* **Collected data entries**
.....

**src/rtl/matmul_scheduler_if.sv**
```systemverilog
// matmul_scheduler_if
//   Bundles the control handshake and operand/result memory ports of the
//   matrix-multiply scheduler.
//   slave  : the scheduler side (drives status, read strobe/addresses, writes)
//   master : the control/memory side (drives start, size, operand data)
//   Signals: start, matrix_size, busy, done, err, rd_en, addr_a, addr_b,
//            a_data, b_data, res_we, res_addr, res_data.
interface matmul_scheduler_if #(
    parameter int ADDR_W = 6
);
    logic              start;
    logic [3:0]        matrix_size;
    logic              busy;
    logic              done;
    logic              err;
    logic              rd_en;
    logic [ADDR_W-1:0] addr_a;
    logic [ADDR_W-1:0] addr_b;
    logic [7:0]        a_data;
    logic [7:0]        b_data;
    logic              res_we;
    logic [ADDR_W-1:0] res_addr;
    logic [15:0]       res_data;

    modport slave (
        input  start, matrix_size, a_data, b_data,
        output busy, done, err, rd_en, addr_a, addr_b, res_we, res_addr, res_data
    );

    modport master (
        output start, matrix_size, a_data, b_data,
        input  busy, done, err, rd_en, addr_a, addr_b, res_we, res_addr, res_data
    );
endinterface

```
**src/rtl/matmul_scheduler.sv**
```systemverilog
// matmul_scheduler
//   Walks the (i, j, k) loop nest of one NxN unsigned 8-bit matrix multiply,
//   issuing row-major reads to the A/B buffers (1-cycle synchronous RAM),
//   accumulating products into 16-bit sums and writing each result element.
//   Ports:
//     clk  - system clock, rising edge
//     rst  - asynchronous active-low reset
//     bus  - matmul_scheduler_if.slave (handshake + memory ports)
module matmul_scheduler #(
    parameter int MAX_N  = 8,
    parameter int ADDR_W = 6
) (
    input  logic                 clk,
    input  logic                 rst,
    matmul_scheduler_if.slave    bus
);
    typedef enum logic [1:0] {S_IDLE, S_RUN, S_DRAIN} state_t;

    state_t      r_state, w_next;
    logic [3:0]  r_n, r_i, r_j, r_k;
    logic        w_k_last, w_j_last, w_i_last;
    logic        w_size_ok, w_accept;
    logic [7:0]  w_i_base, w_k_base;

    // one-stage pipeline matching the RAM read latency
    logic        r_p_vld, r_p_first, r_p_last;
    logic [ADDR_W-1:0] r_p_addr;

    logic [15:0] r_acc, w_prod, w_sum;
    logic        r_res_we, r_done, r_err;
    logic [ADDR_W-1:0] r_res_addr;
    logic [15:0] r_res_data;

    assign w_k_last  = (r_k == r_n - 4'd1);
    assign w_j_last  = (r_j == r_n - 4'd1);
    assign w_i_last  = (r_i == r_n - 4'd1);
    assign w_size_ok = (bus.matrix_size != 4'd0) && (bus.matrix_size <= 4'(MAX_N));
    assign w_accept  = (r_state == S_IDLE) && bus.start && w_size_ok;

    assign w_i_base = {4'b0, r_i} * {4'b0, r_n};
    assign w_k_base = {4'b0, r_k} * {4'b0, r_n};

    assign w_prod = {8'b0, bus.a_data} * {8'b0, bus.b_data};
    assign w_sum  = (r_p_first ? 16'd0 : r_acc) + w_prod;

    always_comb begin
        w_next = r_state;
        case (r_state)
            S_IDLE:  if (w_accept) w_next = S_RUN;
            S_RUN:   if (w_k_last && w_j_last && w_i_last) w_next = S_DRAIN;
            // hold through the done cycle so busy drops only after done
            S_DRAIN: if (r_done) w_next = S_IDLE;
            default: w_next = S_IDLE;
        endcase
    end

    always_ff @(posedge clk or negedge rst) begin
        if (!rst) r_state <= S_IDLE;
        else      r_state <= w_next;
    end

    always_ff @(posedge clk or negedge rst) begin
        if (!rst) begin
            r_n <= '0;
            r_i <= '0;
            r_j <= '0;
            r_k <= '0;
        end else if (w_accept) begin
            r_n <= bus.matrix_size;
            r_i <= '0;
            r_j <= '0;
            r_k <= '0;
        end else if (r_state == S_RUN) begin
            if (w_k_last) begin
                r_k <= '0;
                if (w_j_last) begin
                    r_j <= '0;
                    r_i <= w_i_last ? 4'd0 : r_i + 4'd1;
                end else begin
                    r_j <= r_j + 4'd1;
                end
            end else begin
                r_k <= r_k + 4'd1;
            end
        end
    end

    always_ff @(posedge clk or negedge rst) begin
        if (!rst) begin
            r_p_vld    <= 1'b0;
            r_p_first  <= 1'b0;
            r_p_last   <= 1'b0;
            r_p_addr   <= '0;
            r_acc      <= '0;
            r_res_we   <= 1'b0;
            r_res_addr <= '0;
            r_res_data <= '0;
            r_done     <= 1'b0;
            r_err      <= 1'b0;
        end else begin
            r_p_vld   <= (r_state == S_RUN);
            r_p_first <= (r_k == 4'd0);
            r_p_last  <= w_k_last;
            r_p_addr  <= ADDR_W'(w_i_base + {4'b0, r_j});
            if (r_p_vld) r_acc <= w_sum;
            r_res_we <= r_p_vld && r_p_last;
            if (r_p_vld && r_p_last) begin
                r_res_data <= w_sum;
                r_res_addr <= r_p_addr;
            end
            // the only write seen in DRAIN is the final one
            r_done <= (r_state == S_DRAIN) && r_res_we && !r_done;
            r_err  <= (r_state == S_IDLE) && bus.start && !w_size_ok;
        end
    end

    assign bus.busy     = (r_state != S_IDLE);
    assign bus.done     = r_done;
    assign bus.err      = r_err;
    assign bus.rd_en    = (r_state == S_RUN);
    assign bus.addr_a   = ADDR_W'(w_i_base + {4'b0, r_k});
    assign bus.addr_b   = ADDR_W'(w_k_base + {4'b0, r_j});
    assign bus.res_we   = r_res_we;
    assign bus.res_addr = r_res_addr;
    assign bus.res_data = r_res_data;
endmodule

```
**src/flat_wrapper.sv**
```systemverilog
// flat-port wrapper written by rule: the top's interface ports become plain ports
module matmul_scheduler_flat 
#(
    parameter int MAX_N  = 8,
    parameter int ADDR_W = 6
)
  (clk, rst, bus_start, bus_matrix_size, bus_a_data, bus_b_data, bus_busy, bus_done, bus_err, bus_rd_en, bus_addr_a, bus_addr_b, bus_res_we, bus_res_addr, bus_res_data);
  matmul_scheduler_if #(.ADDR_W(ADDR_W)) bus_i ();
  input  logic clk;
  input  logic rst;
  input wire logic [$bits(bus_i.start)-1:0] bus_start;
  input wire logic [$bits(bus_i.matrix_size)-1:0] bus_matrix_size;
  input wire logic [$bits(bus_i.a_data)-1:0] bus_a_data;
  input wire logic [$bits(bus_i.b_data)-1:0] bus_b_data;
  output wire logic [$bits(bus_i.busy)-1:0] bus_busy;
  output wire logic [$bits(bus_i.done)-1:0] bus_done;
  output wire logic [$bits(bus_i.err)-1:0] bus_err;
  output wire logic [$bits(bus_i.rd_en)-1:0] bus_rd_en;
  output wire logic [$bits(bus_i.addr_a)-1:0] bus_addr_a;
  output wire logic [$bits(bus_i.addr_b)-1:0] bus_addr_b;
  output wire logic [$bits(bus_i.res_we)-1:0] bus_res_we;
  output wire logic [$bits(bus_i.res_addr)-1:0] bus_res_addr;
  output wire logic [$bits(bus_i.res_data)-1:0] bus_res_data;
  assign bus_i.start = bus_start;
  assign bus_i.matrix_size = bus_matrix_size;
  assign bus_i.a_data = bus_a_data;
  assign bus_i.b_data = bus_b_data;
  assign bus_busy = bus_i.busy;
  assign bus_done = bus_i.done;
  assign bus_err = bus_i.err;
  assign bus_rd_en = bus_i.rd_en;
  assign bus_addr_a = bus_i.addr_a;
  assign bus_addr_b = bus_i.addr_b;
  assign bus_res_we = bus_i.res_we;
  assign bus_res_addr = bus_i.res_addr;
  assign bus_res_data = bus_i.res_data;
  matmul_scheduler #(.MAX_N(MAX_N), .ADDR_W(ADDR_W)) u_core (.clk(clk), .rst(rst), .bus(bus_i));
endmodule
```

.....

* **TO DO**
All lines of the entries containing the string "multiply" must be shown in full.

* **RESPONSE BELOW**
//   matrix-multiply scheduler.
//   Walks the (i, j, k) loop nest of one NxN unsigned 8-bit matrix multiply,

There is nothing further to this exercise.